At the latest session, Danielle and Pat drew their family trees and talked about each interfamilial relationship—brother to father, aunt to grandmother, and so on—as well as family illnesses. “When you’re marrying you’re creating a family and also uniting two families,” says Cole. “It’s important for each partner to understand and acknowledge who each other is in a family sense.”

That includes studying each other’s family traditions, which is often a point of contention after the wedding when one person is used to formal and elaborate Christmas, Easter and Thanksgiving celebrations and the other is accustomed to ordering Chinese food and playing Monopoly. “These are things that are helpful for a couple to talk about in front of a third party,” says Cole, who requires that all couples complete these sessions with her before she’ll agree to marry them.

The same basic concepts are covered in Pre-Cana programs, Catholicism’s required version of premarital preparation. Pre-Cana can vary from weekend-long retreats with a few other couples to a few two-hour sessions, offered once a week, with hundreds of other brides- and grooms-to-be. The program run by Reverend Vincent Genovesi at St. Joseph’s University in Philadelphia is a weekendlong session for a maximum of 20 couples. On Friday night, the couples fill out “inventories,” marking “agree,” “disagree” or “uncertain” next to 200 statements ranging from whether or not they want kids to who will be the one stay home and raise them.

The inventories are scored, and the couples will review their answers a few weeks later with whomever will be officiating at their wedding. From Friday to Sunday, Reverend Genovesi, along with a married couple, leads workshops and presentations on communication, conflict resolution, finances, sex and intimacy, and the notion of marriage as a sacrament. “We get them thinking about day-to-day married life,” says Reverend Genovesi. “They’ve been so focused on preparing for the wedding that they forget they’re going to be married to each other for 40 to 50 years afterward.”

One thread that runs through all premarital counseling programs is preparing the couple to merge their finances successfully. “Money is what couples argue about most,” says Margaret Schapiro, assistant director of the Council for Relationships. She runs a workshop that focuses exclusively on money and marriage. “We work with couples to talk about and think about what money means to them and to think of ways to communicate about it,” says Schapiro. “So often, money is really about something else, like feeling competent, having self-worth, self-esteem and security.”
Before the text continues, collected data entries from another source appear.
## config.mk

```make
export PLATFORM = sky130hd
export DESIGN_NAME = idpage_mgr
export DESIGN_NICKNAME = d
export VERILOG_FILES = /design/src/rtl/idpage_pkg.sv /design/src/rtl/idp_seq.sv /design/src/rtl/idp_stage.sv /design/src/rtl/idp_store.sv /design/src/rtl/idpage_mgr.sv
export SDC_FILE = /design/constraint.sdc
export NUM_CORES = 2
export LEC_CHECK = 0
export ABC_AREA = 0
export BUFFER_PORTS_ARGS = -buffer_cell sky130_fd_sc_hd__buf_2
export CORE_MARGIN = 1
export CORE_UTILIZATION = 30
export CTS_CLUSTER_SIZE = 20
export DETAILED_ROUTE_END_ITERATION = 8
export PLACE_DENSITY_LB_ADDON = 0.15
export SYNTH_ARGS = -nofsm -noshare
export SYNTH_HDL_FRONTEND = slang
export SYNTH_SLANG_ARGS = --single-unit
```

## constraint.sdc

```tcl
create_clock -name clk -period 3 [get_ports clk]
set_input_delay 0.3 -clock clk [delete_from_list [all_inputs] [get_ports clk]]
set_output_delay 0.3 -clock clk [all_outputs]
set_load 0.05 [all_outputs]
```

## src/rtl/idpage_pkg.sv

```systemverilog
package idpage_pkg;

   typedef enum logic [2:0] {
      ST_IDLE,
      ST_ADDR_HI,
      ST_ADDR_LO,
      ST_WRITE,
      ST_READ
   } idp_state_t;

   typedef enum logic [2:0] {
      EV_NONE,
      EV_START,
      EV_SEL,
      EV_ADDR,
      EV_DATA,
      EV_READ,
      EV_STOP
   } idp_ev_t;

endpackage

```

## src/rtl/idp_seq.sv

```systemverilog
module idp_seq
   import idpage_pkg::*;
#(
   parameter int          OFS_W         = 7,
   parameter int          LOCK_HI_BIT   = 2,
   parameter logic [3:0]  TYPE_CODE     = 4'b1011
) (
   input  logic             clk,
   input  logic             rst_n,
   input  logic [2:0]       chip_en,
   input  logic             start_evt,
   input  logic             sel_valid,
   input  logic [7:0]       sel_byte,
   input  logic             addr_valid,
   input  logic [7:0]       addr_byte,
   input  logic             wdata_valid,
   input  logic             rd_req,
   input  logic             stop_evt,
   input  logic             locked,
   output logic             ack_valid,
   output logic             ack,
   output logic [OFS_W-1:0] ofs,
   output logic             byte_take,
   output logic             stage_clr,
   output logic             rd_fire,
   output logic             commit_page,
   output logic             commit_lock
);

   idp_state_t st_q;
   idp_ev_t    ev;
   logic       hit;
   logic       lock_mode_q;
   logic       last_data_q;
   logic       commit;
   logic       unused_addr;

   assign unused_addr = ^addr_byte;
   assign hit = (sel_byte[7:4] == TYPE_CODE) && (sel_byte[3:1] == chip_en);

   always_comb begin
      if (start_evt)        ev = EV_START;
      else if (sel_valid)   ev = EV_SEL;
      else if (addr_valid)  ev = EV_ADDR;
      else if (wdata_valid) ev = EV_DATA;
      else if (rd_req)      ev = EV_READ;
      else if (stop_evt)    ev = EV_STOP;
      else                  ev = EV_NONE;
   end

   assign byte_take   = (ev == EV_DATA) && (st_q == ST_WRITE) && !locked;
   assign rd_fire     = (ev == EV_READ) && (st_q == ST_READ);
   assign stage_clr   = (ev == EV_START) || (ev == EV_SEL);
   assign commit      = (ev == EV_STOP) && (st_q == ST_WRITE) && last_data_q && !locked;
   assign commit_page = commit && !lock_mode_q;
   assign commit_lock = commit && lock_mode_q;

   always_ff @(posedge clk) begin
      if (!rst_n) begin
         st_q        <= ST_IDLE;
         ofs         <= '0;
         lock_mode_q <= 1'b0;
         last_data_q <= 1'b0;
         ack_valid   <= 1'b0;
         ack         <= 1'b0;
      end else begin
         ack_valid <= 1'b0;
         unique case (ev)
            EV_START: begin
               st_q        <= ST_IDLE;
               last_data_q <= 1'b0;
            end
            EV_SEL: begin
               last_data_q <= 1'b0;
               ack_valid   <= 1'b1;
               ack         <= hit;
               if (!hit)            st_q <= ST_IDLE;
               else if (sel_byte[0]) st_q <= ST_READ;
               else                 st_q <= ST_ADDR_HI;
            end
            EV_ADDR: begin
               if (st_q == ST_ADDR_HI) begin
                  lock_mode_q <= addr_byte[LOCK_HI_BIT];
                  st_q        <= ST_ADDR_LO;
                  ack_valid   <= 1'b1;
                  ack         <= 1'b1;
               end else if (st_q == ST_ADDR_LO) begin
                  ofs       <= addr_byte[OFS_W-1:0];
                  st_q      <= ST_WRITE;
                  ack_valid <= 1'b1;
                  ack       <= 1'b1;
               end
            end
            EV_DATA: begin
               if (st_q == ST_WRITE) begin
                  ack_valid   <= 1'b1;
                  ack         <= !locked;
                  last_data_q <= !locked;
                  if (!locked) ofs <= ofs + 1'b1;
               end
            end
            EV_READ: begin
               last_data_q <= 1'b0;
               if (st_q == ST_READ) ofs <= ofs + 1'b1;
            end
            EV_STOP: begin
               st_q        <= ST_IDLE;
               last_data_q <= 1'b0;
            end
            default: ;
         endcase
      end
   end

endmodule

```

## src/rtl/idp_stage.sv

```systemverilog
module idp_stage #(
   parameter int PAGE_BYTES    = 128,
   parameter int OFS_W         = 7,
   parameter int LOCK_DATA_BIT = 1
) (
   input  logic                        clk,
   input  logic                        rst_n,
   input  logic                        clr,
   input  logic                        take,
   input  logic [OFS_W-1:0]            ofs,
   input  logic [7:0]                  din,
   output logic [PAGE_BYTES-1:0][7:0]  sdata,
   output logic [PAGE_BYTES-1:0]       smask,
   output logic                        arm
);

   genvar gi;
   generate
      for (gi = 0; gi < PAGE_BYTES; gi++) begin : g_slot
         always_ff @(posedge clk) begin
            if (!rst_n) begin
               sdata[gi] <= '0;
               smask[gi] <= 1'b0;
            end else if (clr) begin
               smask[gi] <= 1'b0;
            end else if (take && (ofs == OFS_W'(gi))) begin
               sdata[gi] <= din;
               smask[gi] <= 1'b1;
            end
         end
      end
   endgenerate

   always_ff @(posedge clk) begin
      if (!rst_n)    arm <= 1'b0;
      else if (clr)  arm <= 1'b0;
      else if (take) arm <= arm | din[LOCK_DATA_BIT];
   end

endmodule

```

## src/rtl/idp_store.sv

```systemverilog
module idp_store #(
   parameter int         PAGE_BYTES   = 128,
   parameter int         OFS_W        = 7,
   parameter logic [7:0] FILL         = 8'hFF,
   parameter bit         HIDE_LOCKED  = 1'b1
) (
   input  logic                        clk,
   input  logic                        rst_n,
   input  logic                        commit_page,
   input  logic                        commit_lock,
   input  logic [PAGE_BYTES-1:0][7:0]  sdata,
   input  logic [PAGE_BYTES-1:0]       smask,
   input  logic                        arm,
   input  logic                        rd_fire,
   input  logic [OFS_W-1:0]            rd_ofs,
   output logic                        rd_valid,
   output logic [7:0]                  rd_data,
   output logic                        locked
);

   logic [PAGE_BYTES-1:0][7:0] page_q;
   logic [7:0]                 rd_pick;

   always_ff @(posedge clk) begin
      if (!rst_n) begin
         page_q <= {PAGE_BYTES{FILL}};
      end else if (commit_page) begin
         for (int i = 0; i < PAGE_BYTES; i++) begin
            if (smask[i]) page_q[i] <= sdata[i];
         end
      end
   end

   always_ff @(posedge clk) begin
      if (!rst_n)                    locked <= 1'b0;
      else if (commit_lock && arm)   locked <= 1'b1;
   end

   generate
      if (HIDE_LOCKED) begin : g_hide
         assign rd_pick = locked ? FILL : page_q[rd_ofs];
      end else begin : g_show
         assign rd_pick = page_q[rd_ofs];
      end
   endgenerate

   always_ff @(posedge clk) begin
      if (!rst_n) begin
         rd_valid <= 1'b0;
         rd_data  <= '0;
      end else begin
         rd_valid <= rd_fire;
         if (rd_fire) rd_data <= rd_pick;
      end
   end

endmodule

```

## src/rtl/idpage_mgr.sv

```systemverilog
module idpage_mgr #(
   parameter int         PAGE_BYTES    = 128,
   parameter int         LOCK_ADDR_BIT = 10,
   parameter int         LOCK_DATA_BIT = 1,
   parameter logic [3:0] TYPE_CODE     = 4'b1011,
   parameter logic [7:0] FILL          = 8'hFF,
   parameter bit         HIDE_LOCKED   = 1'b1
) (
   input  logic       clk,
   input  logic       rst_n,
   input  logic [2:0] chip_en,
   input  logic       start_evt,
   input  logic       sel_valid,
   input  logic [7:0] sel_byte,
   input  logic       addr_valid,
   input  logic [7:0] addr_byte,
   input  logic       wdata_valid,
   input  logic [7:0] wdata,
   input  logic       rd_req,
   input  logic       stop_evt,
   output logic       ack_valid,
   output logic       ack,
   output logic       rd_valid,
   output logic [7:0] rd_data,
   output logic       locked
);

   localparam int OFS_W       = $clog2(PAGE_BYTES);
   localparam int LOCK_HI_BIT = LOCK_ADDR_BIT - 8;

   generate
      if (PAGE_BYTES < 2 || PAGE_BYTES > 256 || (PAGE_BYTES & (PAGE_BYTES - 1)) != 0) begin : g_bad_page
         $error("PAGE_BYTES must be a power of two from 2 to 256");
      end
      if (LOCK_ADDR_BIT < 8 || LOCK_ADDR_BIT > 15) begin : g_bad_lock_addr
         $error("LOCK_ADDR_BIT must lie in the high address byte");
      end
      if (LOCK_DATA_BIT < 0 || LOCK_DATA_BIT > 7) begin : g_bad_lock_data
         $error("LOCK_DATA_BIT must lie inside a data byte");
      end
   endgenerate

   logic [OFS_W-1:0]            ofs;
   logic                        byte_take;
   logic                        stage_clr;
   logic                        rd_fire;
   logic                        commit_page;
   logic                        commit_lock;
   logic [PAGE_BYTES-1:0][7:0]  sdata;
   logic [PAGE_BYTES-1:0]       smask;
   logic                        arm;

   idp_seq #(
      .OFS_W       (OFS_W),
      .LOCK_HI_BIT (LOCK_HI_BIT),
      .TYPE_CODE   (TYPE_CODE)
   ) u_seq (
      .clk         (clk),
      .rst_n       (rst_n),
      .chip_en     (chip_en),
      .start_evt   (start_evt),
      .sel_valid   (sel_valid),
      .sel_byte    (sel_byte),
      .addr_valid  (addr_valid),
      .addr_byte   (addr_byte),
      .wdata_valid (wdata_valid),
      .rd_req      (rd_req),
      .stop_evt    (stop_evt),
      .locked      (locked),
      .ack_valid   (ack_valid),
      .ack         (ack),
      .ofs         (ofs),
      .byte_take   (byte_take),
      .stage_clr   (stage_clr),
      .rd_fire     (rd_fire),
      .commit_page (commit_page),
      .commit_lock (commit_lock)
   );

   idp_stage #(
      .PAGE_BYTES    (PAGE_BYTES),
      .OFS_W         (OFS_W),
      .LOCK_DATA_BIT (LOCK_DATA_BIT)
   ) u_stage (
      .clk   (clk),
      .rst_n (rst_n),
      .clr   (stage_clr),
      .take  (byte_take),
      .ofs   (ofs),
      .din   (wdata),
      .sdata (sdata),
      .smask (smask),
      .arm   (arm)
   );

   idp_store #(
      .PAGE_BYTES  (PAGE_BYTES),
      .OFS_W       (OFS_W),
      .FILL        (FILL),
      .HIDE_LOCKED (HIDE_LOCKED)
   ) u_store (
      .clk         (clk),
      .rst_n       (rst_n),
      .commit_page (commit_page),
      .commit_lock (commit_lock),
      .sdata       (sdata),
      .smask       (smask),
      .arm         (arm),
      .rd_fire     (rd_fire),
      .rd_ofs      (ofs),
      .rd_valid    (rd_valid),
      .rd_data     (rd_data),
      .locked      (locked)
   );

endmodule

```

Word level (Yosys, flattened, before mapping). Cells that the tools add are included.

Multiply operators: 0. Add/sub/neg operators: 1. Divide/modulo/power cells: 0. Bitwise gates (word level): 3. Reduce and logical (&&, ||, !) cells: 410. Muxes and demuxes: 29. Equality and inequality tests: 145. Shift operators: 0. Order comparisons: 1.

Operators with widths (number): $reduce_and A2 Y1 (259); $eq A7 B7 Y1 const B (64); $eq A7 B6 Y1 const B (32); $logic_and A1 B1 Y1 (138); $eq A7 B5 Y1 const B (16); $bmux W8 S7 (1); $eq A7 B4 Y1 const B (8); $mux W7 (5); $mux W3 (10); $eq A7 B3 Y1 const B (4); $pmux W7 S3 (1); $mux W8 (2); $eq A7 B2 Y1 const B (2); $eq A3 B2 Y1 const B (4); $eq A3 B3 Y1 const B (4); $pmux W3 S3 (1); $reduce_bool A3 Y1 (3); $lt A7 B8 Y1 const B (1); $ne A2 B2 Y1 const B (4); $add A7 B1 Y7 const B (1); $eq A7 B1 Y1 const B (1); $logic_not A7 Y1 (1); $eq A3 B1 Y1 const B (2); $mux W1 (6); other kinds (15) (19).

Bits in latches: 0. Bits in registers: 2201. Memories: 0. RAM bits: 0. Memory bits (read-only): 0.

Longest topological paths before layout.
Depth in word-level cells: 12. Depth in mapped cells: 14. Depth with buffers taken out: 12.

Modules after synthesis. Synthesis repeated with hierarchy kept, for this count alone.

Cell total of the unflattened synthesis: 9582. Area total of the unflattened synthesis: 87709.1 µm².

By module, submodules not included: idp_store (cells an instance 5448, seq. area each 20699.9 µm², times used 1, area each 44610.3 µm²); idp_stage (cells an instance 3993, seq. area each 23082.1 µm², times used 1, area each 42042.8 µm²); idp_seq (cells an instance 141, seq. area each 280.3 µm², times used 1, area each 1056.0 µm²).

Least setup slack after synthesis. OpenSTA, ideal clock, no wires.

Kind: register to register. Start point: register u_seq.ofs[1]. End point: register u_stage.sdata[10] (netlist name). Required time: 2868 ps. Stages on the path, launching flop included: 15. Setup time: 132 ps. Data arrival time: 2557 ps. Setup slack: 310 ps. Path buffers: 6. Clock period less this slack: 2690 ps. Cells stage by stage: dfxtp_1 clkbuf_1 buf_2 buf_2 buf_2 inv_1 ha_1 and2_1 clkbuf_1 nand4_1 buf_2 nor2_1 nand2_1 nand2_1 a21oi_1.

Cells in the longest elaborated chain, start to end: 3.

Ends and longest elaborated chain: start, declared (RTL line idp_seq.sv:22) `output logic [OFS_W-1:0] ofs,`; start signal, assigned (RTL line idp_seq.sv:88) `ofs <= addr_byte[OFS_W-1:0];`; start signal, assigned (RTL line idp_seq.sv:99) `if (!locked) ofs <= ofs + 1'b1;`; start signal, assigned (RTL line idp_seq.sv:104) `if (st_q == ST_READ) ofs <= ofs + 1'b1;`; $eq A7 B1 Y1 (RTL line idp_stage.sv:26) `end else if (take && (ofs == OFS_W'(gi))) begin`; $logic_and A1 B1 Y1 (RTL line idp_stage.sv:26); $reduce_and A2 Y1 (no source line); end signal, assigned by index (RTL line idp_stage.sv:27) `sdata[gi] <= din;`; end, declared (RTL line idp_stage.sv:12) `output logic [PAGE_BYTES-1:0][7:0] sdata,`.

No other way between the ends. A chain may end at the register's enable or synchronous reset.

Worst setup path after layout.
Start point: register u_seq.ofs[5]. End point: register u_store.rd_data[6].

Cells in the longest elaborated chain, start to end: 3.

Ends and longest elaborated chain: $bmux W8 S7 (RTL line idp_store.sv:41) `assign rd_pick = locked ? FILL : page_q[rd_ofs];`; $mux W8 (not written as such) (RTL line idp_store.sv:41); $mux W8 (RTL line idp_store.sv:41); end signal, assigned (RTL line idp_store.sv:53) `if (rd_fire) rd_data <= rd_pick;`; end, declared (RTL line idp_store.sv:17) `output logic [7:0] rd_data,`.

No other way between the ends. The select of a mux whose other input is x is not followed.

==> impl_metrics.yaml <==
floorplanning:
  die_height_um: 535
  core-area_sq_um: 282000
  dieArea_sq_um: 286000
  boundaryPins: 47
  die_width_um: 535
  row_count: 195
  initial_core_util: 0.302
route:
  detailedRoute.firstIterationViolations: 6445
  detail_route.first_pass.iterations: 8
  ant_nets: 0
  detail_route.drc_violations: 0
  wl_per_cell_um: 21.8
  num_vias: 73800
  average_vias_per_placed_instance: 5.04
  detail_route.wirelength_um: 319000
synthesis:
  synth_xor_area_frac: 0.000411
  synth_flop_cell: "sky130_fd_sc_hd__dfxtp_1"
  netlist_area_sq_um: 85200
  yosys.cell_types.count: 60
  synthArstFlopShare: 0
  yosys-mux-area-fraction: 0.0703
  yosys.area_share.adder: 0.00117
  synth_fp_nets: 10600
  synth.top_cell.area_share: 0.517
  synth_simple_gate_area_frac: 0.295
  synth-seq-area-share: 0.517
  synth_top_family_by_area: "simple AND/OR/NAND/NOR gates"
  synth_enable_flop_cells: 0
  synth_top_area_cell: "sky130_fd_sc_hd__dfxtp_1"
  synth_seq_cells: 2201
  synth_area_in_compound_gates: 0.0805
  yosys_warnings: 0
  syn_avg_cell_area_sq_um: 8.08
  post_synth_main_area_contributors: "sky130_fd_sc_hd__dfxtp_1, sky130_fd_sc_hd__nand2_1, sky130_fd_sc_hd__nand3_1, sky130_fd_sc_hd__a21oi_1, sky130_fd_sc_hd__mux4_2"
  post_synthesis_cells: 10500
clocking:
  cts_buffers: 241
  clock-root-buffer: "sky130_fd_sc_hd__clkbuf_16"
  cts_buffer_depth: 4
  htree_levels: 4
  cts.reportedPaths.clkPinSlew_ns: 0.06
  insertion_delay_ns: 0.93
  clkSinkCount: 2201
  cts_tree: "built"
run_status:
  violated_checks: "setup timing"
  status: "complete, but fails checks"
placement:
  numPortBuffers: 45
  gp_congestion: 0.851
  hpwlAfterDp_um: 214000
cells_and_area:
  drive_gt1_frac: 0.122
  area.growth.synth_to_final_pct: 18.9
  fillerInstances: 29000
  final_net_count: 10700
global_routing:
  number_of_global_route_vias_before_repair: 70500
  global_route_met2_utilization: 0.353
  groute.usage.overall: 0.218
  grt_start_max_net_pins: 189
  grt_util_met3: 0.0258
  grt_pass1_wl_um: 470000
  grt-ovfl-total: 0
  grt_util_met1: 0.305
  top_usage_layer: "met2"
  antenna_found_initial: 14
timing:
  report.final.slew_viol_count: 0
  timing.clock.skew_ns: 0.0820
  hold_violations: 0
  finalWorstPathRequiredPeriod_ns: 3.02
  setup-tns-final_ns: -0.0160
  layout_setup_ws_ns: -0.0160
  worst_slew_margin: 0.189
  fin_worst_hold_slack_ns: 0.111
  worst_pin_slew_ns: 1.21
  finalCritPeriodShare: 1.01
  max_freq_mhz: 332
  rsz_0062_raised_after_global_routing: "no"
  setup_viol: 1
power_and_ir_drop:
  vdd_drop_max_uv: 476
  leakage_uw: 0.0380
  power_density_nw_per_um2: 611
worst_setup_path:
  worstPathMaxFanout: 14
  critical_path_class: "reg2reg"
  cp-end-kind: "flip-flop"
  start_kind: "flip-flop"
  timing.critical_path.arrival_ns: 3.81
  crit_path_required_time_ns: 3.79
flow_run:
  cap_violations: 0
worst_hold_path:
  hp-class: "in2reg"
## Yosys cell counts (7+ instances only)
cell                       count
sky130_fd_sc_hd__a211oi_1      7
sky130_fd_sc_hd__a21oi_1    1112
sky130_fd_sc_hd__a22oi_1     118
sky130_fd_sc_hd__and2_1      106
sky130_fd_sc_hd__buf_1        34
sky130_fd_sc_hd__buf_2       160
sky130_fd_sc_hd__buf_4        19
sky130_fd_sc_hd__buf_6         8
sky130_fd_sc_hd__clkbuf_1    461
sky130_fd_sc_hd__dfxtp_1    2201
sky130_fd_sc_hd__ha_1          8
sky130_fd_sc_hd__inv_1        37
sky130_fd_sc_hd__mux2i_1     101
sky130_fd_sc_hd__mux4_2      219
sky130_fd_sc_hd__nand2_1    4144
sky130_fd_sc_hd__nand3_1    1289
sky130_fd_sc_hd__nand4_1       7
sky130_fd_sc_hd__nor2_1      307
sky130_fd_sc_hd__nor2_2       16
sky130_fd_sc_hd__nor2b_1      12
sky130_fd_sc_hd__nor3_1       12
sky130_fd_sc_hd__nor3_2       32
sky130_fd_sc_hd__nor4_1       10
sky130_fd_sc_hd__nor4_2       28
sky130_fd_sc_hd__o21ai_0      21
## power by group
group | total, uW | switching (uW) | internal [uW]
logic | 1780 | 1400 | 385
clock network | 30900 | 12600 | 18300
registers | 29200 | 10.4 | 29200
## cells by family after synthesis
| family | Yosys count |
|---|---|
| AND/OR/NAND/NOR | 6002 |
| flip-flops | 2201 |
| AO/OA/AOI/OAI | 1289 |
| buffers and inverters | 720 |
| multiplexers | 324 |
| adder cells (fa/ha/maj) | 8 |
| XOR/XNOR | 4 |
## path summary, 6_finish.rpt
kind	from	to	slack (ns)	cells after the start
worst max-delay path	u_seq.ofs[5]	u_store.rd_data[6]	-0.02	7
worst min-delay path	sel_valid	u_seq.st_q[0]	0.11	6
worst max register to register	u_seq.ofs[5]	u_store.rd_data[6]	-0.02	7
worst min register to register	u_stage.sdata[83]	u_store.page_q[83]	0.40	2
## layout make-up
class                      instances  area (sq um)  area share
antenna                            4          10.0   0.0000988
clock buffer                     346          7060      0.0696
clock inverter                    89          1170      0.0115
inverter                          38           150     0.00148
multi-input combinational       7627         38400       0.379
sequential                      2201         44100       0.435
tap                             3743          4680      0.0462
timing repair buffer             589          5850      0.0577
## sequential cells by signal, indices dropped and copies added, names as in the netlist
name and flops:
u_stage.arm 1, u_seq.ack 1, u_seq.lock_mode_q 1, u_seq.last_data_q 1, u_stage.sdata 1024, u_store.locked 1, u_store.rd_valid 1, u_store.rd_data 8
u_stage.smask 128, u_seq.ofs 7, u_store.page_q 1024, u_seq.ack_valid 1, u_seq.st_q 3
## metal layers
layer / part of all wire / vias to the layer above
met3: 0.053 / 391
met1: 0.46 / 36000
met5: 0.000053 / -
met4: 0.026 / 2
li1: - / 35400
met2: 0.46 / 2004
## worst max-delay path, stage by stage, from the launching register on
cell and delay [ns]:
sky130_fd_sc_hd__dfxtp_1 0.81, sky130_fd_sc_hd__nor2_1 0.30, sky130_fd_sc_hd__buf_4 0.26, sky130_fd_sc_hd__nand2_1 0.48
sky130_fd_sc_hd__a21oi_1 0.31, sky130_fd_sc_hd__nor4_1 0.43, sky130_fd_sc_hd__buf_4 0.22, sky130_fd_sc_hd__a21oi_1 0.06
## through the flow
step | instances | area (sq um) | util | total power [uW] | worst slack, ns
CTS | 14600 | 101000 | 0.359 | 62600 | 0.0122
global placement | 14200 | 92800 | 0.329 | 31600 | -0.171
detailed placement | 14200 | 92800 | 0.329 | 31600 | -0.175
floorplan | 10500 | 85200 | - | 30700 | 0.310
global route | 14600 | 101000 | 0.359 | 63900 | 0.00907
finish | 14600 | 101000 | 0.359 | 61900 | -0.0160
Though it’s a good idea to go through a couples course before you begin to have problems—DeMaria says most couples come in on average after six years of marriage—it’s also important to remember that emotions run high during the wedding planning. Tracey Ellenbogen, a social worker and licensed psychotherapist in Bala Cynwyd, can attest to that. Two years ago, soon after her own wedding, she launched a workshop named Calling All Brides Stress Management. “I thought, I’m a therapist and I’m feeling a lot of anxiety, so other women must be, too,” says Ellenbogen.

One workshop topic that she’s dubbed “Can I live the rest of my life with his dirty socks on the floor?” covers the common phenomenon of women who suddenly obsess over their fiancé’s flaws. “They need to know this is normal,” says Ellenbogen. So is wanting the perfect wedding day, having trouble finding the time to plan that perfect day and even cold feet.

Of course, premarital preparation courses have been known to reveal so much about a relationship that the couple postpones or cancels their wedding—but this happens rarely. DeMaria offers a more optimistic statistic—that couples who go through some kind of premarital education course are 50 percent less likely to divorce. It makes sense, when you think about it as gaining the skills to succeed.

Schapiro compares relationship skills to topspin. “If you start off with good technique, “ she says, “you don’t have to overcome bad patterns.”